How to extract data from a credit note?

How to extract data from a credit note (2)

A credit note is a document that requires careful analysis to ensure that the business does not suffer any losses. The data extraction from a credit note is of vital importance and requires careful consideration. Any errors here could result in financial losses for the business. 

Manual data entry often leaves scope for human errors and this in return harms the monetary health of the business. The man hours required for data entry and correction of errors consume a lot of resources. All of these lead to hampered productivity and wastage of resources.

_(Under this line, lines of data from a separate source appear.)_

This is an optimization exercise on Yosys and OpenROAD, whose aim is small area, a short achievable clock period and few clock cycles per item, not a production implementation.
Where RTL was checked, it was by simulation tests only, not by an equivalence proof against the original.
Only the layout flow was run in run 2; the RTL was not checked for function there.
Power is estimated from default activity; no workload was simulated.

<file path="config.mk">
export PLATFORM = sky130hd
export DESIGN_NAME = expu_accumulator
export DESIGN_NICKNAME = expu_accumulator
export VERILOG_FILES = /design/flow/design.v
export SDC_FILE = /design/flow/constraint.sdc
export NUM_CORES = 4
export LEC_CHECK = 0
export CAP_MARGIN = 20
export CORE_MARGIN = 2
export CORE_UTILIZATION = 40
export CTS_BUF_LIST = sky130_fd_sc_hd__clkbuf_4 sky130_fd_sc_hd__clkbuf_8
export SLEW_MARGIN = 20
export SYNTH_HIERARCHICAL = 1
</file>
<file path="constraint.sdc">
create_clock -name core_clock -period 22.0 [get_ports {clk_i}]
set_input_delay 4.4000 -clock core_clock [delete_from_list [all_inputs] [get_ports {clk_i}]]
set_output_delay 4.4000 -clock core_clock [all_outputs]
set_load 0.01 [all_outputs]
</file>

Automated Software for document processing is designed to eliminate all of these issues. It uses advanced technologies for data extraction from credit notes. It saves time and resources, enhancing the overall efficiency.

In this blog, you will learn methods of data extraction from credit notes and the benefits of using automated software for this purpose. You will also understand how you can automate the data extraction process of your credit notes with KlearStack with the detailed step-by-step guide.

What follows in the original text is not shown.